* Exercise directions *
Take the data below and repeat it exactly.

┏━━

This is an optimization exercise on Yosys and OpenROAD, whose aim is small area, not a production implementation. Function was checked by simulation only, so behaviour that the tests miss may differ from the original. Power is estimated from default activity; no workload was simulated.

Setup of middle:
==> module chan_entry_buffer, before the edit <==
module chan_entry_buffer
(
  input  logic        clk_i,
  input  logic        rstn_i,
  input  logic [2:0]  req_i,        
  input  logic [3:0]  gnt_i,        
  output logic        allow_o,
  output logic [3:0]  want_o,
  output logic [11:0] pick_o        
);
  localparam int NS = 5;
  localparam int NB = 4;
  localparam int WENC = 0;
  localparam int RENC = 0;
  localparam int WW   = (WENC == 3) ? 5 : 3;
  localparam int RW   = (RENC == 3) ? 5 : 3;
  function automatic logic [4:0] enc(input int e, input int s);
    case (e)
      1:       case (s) 0: enc = 5'b000; 1: enc = 5'b001; 2: enc = 5'b011; 3: enc = 5'b111; default: enc = 5'b110; endcase
      3:       enc = 5'(1 << s);
      default: enc = 5'(s);
    endcase
  endfunction
  function automatic logic [NS-1:0] dec(input int e, input logic [4:0] x);
    for (int s = 0; s < NS; s++) dec[s] = (e == 3) ? x[s] : (x == enc(e, s));
  endfunction
  function automatic logic [4:0] inc(input int e, input logic [4:0] x);
    if (e == 3) inc = {x[3:0], x[4]};
    else begin
      inc = enc(e, 0);
      for (int s = 0; s < NS - 1; s++) if (x == enc(e, s)) inc = enc(e, s + 1);
    end
  endfunction
  logic [WW-1:0] wr_q;
  logic [RW-1:0] rd_q;
  logic          full_q;
  logic [NS-1:0] pend_q;
  logic [1:0]    tag_q [NS];
  logic [NS-1:0] rdd, wrd, wsel, clr;
  logic [NS-1:0] sel [NB];
  logic          push, pop, empty;
  always_comb begin
    rdd = dec(RENC, 5'(rd_q));
    wrd = dec(WENC, 5'(wr_q));
  end
  logic [NS-1:0] ge;
  logic [NS-1:0] mark [NB];
  always_comb begin
    for (int s = 0; s < NS; s++) begin
      ge[s] = 1'b0;
      for (int k = 0; k <= s; k++) ge[s] = ge[s] | rdd[k];
    end
    for (int b = 0; b < NB; b++) begin
      for (int s = 0; s < NS; s++) mark[b][s] = pend_q[s] & (tag_q[s] == 2'(b));
      want_o[b] = |mark[b];
    end
  end
  for (genvar b = 0; b < NB; b++) begin : g_pick
    oldest_entry_pick u_pick (
      .mark_i (mark[b]),
      .ge_i   (ge),
      .sel_o  (sel[b]),
      .id_o   (pick_o[3*b +: 3])
    );
  end
  always_comb begin
    clr = '0;
    for (int b = 0; b < NB; b++) clr = clr | (sel[b] & {NS{gnt_i[b]}});
  end
  assign allow_o = ~full_q;
  assign push    = req_i[2] & ~full_q;
  assign empty   = ~|(rdd & wrd) | full_q ? 1'b0 : 1'b1;
  assign pop     = ~empty & ~|(pend_q & rdd);
  assign wsel    = wrd & {NS{push}};
  always_ff @(posedge clk_i or negedge rstn_i) begin
    if (!rstn_i) begin
      wr_q   <= WW'(enc(WENC, 0));
      rd_q   <= RW'(enc(RENC, 0));
      full_q <= 1'b0;
      pend_q <= '0;
    end else begin
      if (push) wr_q <= WW'(inc(WENC, 5'(wr_q)));
      if (pop)  rd_q <= RW'(inc(RENC, 5'(rd_q)));
      if (full_q) full_q <= ~pop;
      else        full_q <= push & ~pop & |({wrd[NS-2:0], wrd[NS-1]} & rdd);
      pend_q <= wsel | (pend_q & ~clr);
    end
  end
  always_ff @(posedge clk_i) begin
    for (int s = 0; s < NS; s++) begin
      if (!pend_q[s]) tag_q[s] <= req_i[1:0];
    end
  end
endmodule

┗━━

* Result for this task *
This is an optimization exercise on Yosys and OpenROAD, whose aim is small area, not a production implementation. Function was checked by simulation only, so behaviour that the tests miss may differ from the original. Power is estimated from default activity; no workload was simulated.

Setup of middle:
==> module chan_entry_buffer, before the edit <==
module chan_entry_buffer
(
  input  logic        clk_i,
  input  logic        rstn_i,
  input  logic [2:0]  req_i,        
  input  logic [3:0]  gnt_i,        
  output logic        allow_o,
  output logic [3:0]  want_o,
  output logic [11:0] pick_o        
);
  localparam int NS = 5;
  localparam int NB = 4;
  localparam int WENC = 0;
  localparam int RENC = 0;
  localparam int WW   = (WENC == 3) ? 5 : 3;
  localparam int RW   = (RENC == 3) ? 5 : 3;
  function automatic logic [4:0] enc(input int e, input int s);
    case (e)
      1:       case (s) 0: enc = 5'b000; 1: enc = 5'b001; 2: enc = 5'b011; 3: enc = 5'b111; default: enc = 5'b110; endcase
      3:       enc = 5'(1 << s);
      default: enc = 5'(s);
    endcase
  endfunction
  function automatic logic [NS-1:0] dec(input int e, input logic [4:0] x);
    for (int s = 0; s < NS; s++) dec[s] = (e == 3) ? x[s] : (x == enc(e, s));
  endfunction
  function automatic logic [4:0] inc(input int e, input logic [4:0] x);
    if (e == 3) inc = {x[3:0], x[4]};
    else begin
      inc = enc(e, 0);
      for (int s = 0; s < NS - 1; s++) if (x == enc(e, s)) inc = enc(e, s + 1);
    end
  endfunction
  logic [WW-1:0] wr_q;
  logic [RW-1:0] rd_q;
  logic          full_q;
  logic [NS-1:0] pend_q;
  logic [1:0]    tag_q [NS];
  logic [NS-1:0] rdd, wrd, wsel, clr;
  logic [NS-1:0] sel [NB];
  logic          push, pop, empty;
  always_comb begin
    rdd = dec(RENC, 5'(rd_q));
    wrd = dec(WENC, 5'(wr_q));
  end
  logic [NS-1:0] ge;
  logic [NS-1:0] mark [NB];
  always_comb begin
    for (int s = 0; s < NS; s++) begin
      ge[s] = 1'b0;
      for (int k = 0; k <= s; k++) ge[s] = ge[s] | rdd[k];
    end
    for (int b = 0; b < NB; b++) begin
      for (int s = 0; s < NS; s++) mark[b][s] = pend_q[s] & (tag_q[s] == 2'(b));
      want_o[b] = |mark[b];
    end
  end
  for (genvar b = 0; b < NB; b++) begin : g_pick
    oldest_entry_pick u_pick (
      .mark_i (mark[b]),
      .ge_i   (ge),
      .sel_o  (sel[b]),
      .id_o   (pick_o[3*b +: 3])
    );
  end
  always_comb begin
    clr = '0;
    for (int b = 0; b < NB; b++) clr = clr | (sel[b] & {NS{gnt_i[b]}});
  end
  assign allow_o = ~full_q;
  assign push    = req_i[2] & ~full_q;
  assign empty   = ~|(rdd & wrd) | full_q ? 1'b0 : 1'b1;
  assign pop     = ~empty & ~|(pend_q & rdd);
  assign wsel    = wrd & {NS{push}};
  always_ff @(posedge clk_i or negedge rstn_i) begin
    if (!rstn_i) begin
      wr_q   <= WW'(enc(WENC, 0));
      rd_q   <= RW'(enc(RENC, 0));
      full_q <= 1'b0;
      pend_q <= '0;
    end else begin
      if (push) wr_q <= WW'(inc(WENC, 5'(wr_q)));
      if (pop)  rd_q <= RW'(inc(RENC, 5'(rd_q)));
      if (full_q) full_q <= ~pop;
      else        full_q <= push & ~pop & |({wrd[NS-2:0], wrd[NS-1]} & rdd);
      pend_q <= wsel | (pend_q & ~clr);
    end
  end
  always_ff @(posedge clk_i) begin
    for (int s = 0; s < NS; s++) begin
      if (!pend_q[s]) tag_q[s] <= req_i[1:0];
    end
  end
endmodule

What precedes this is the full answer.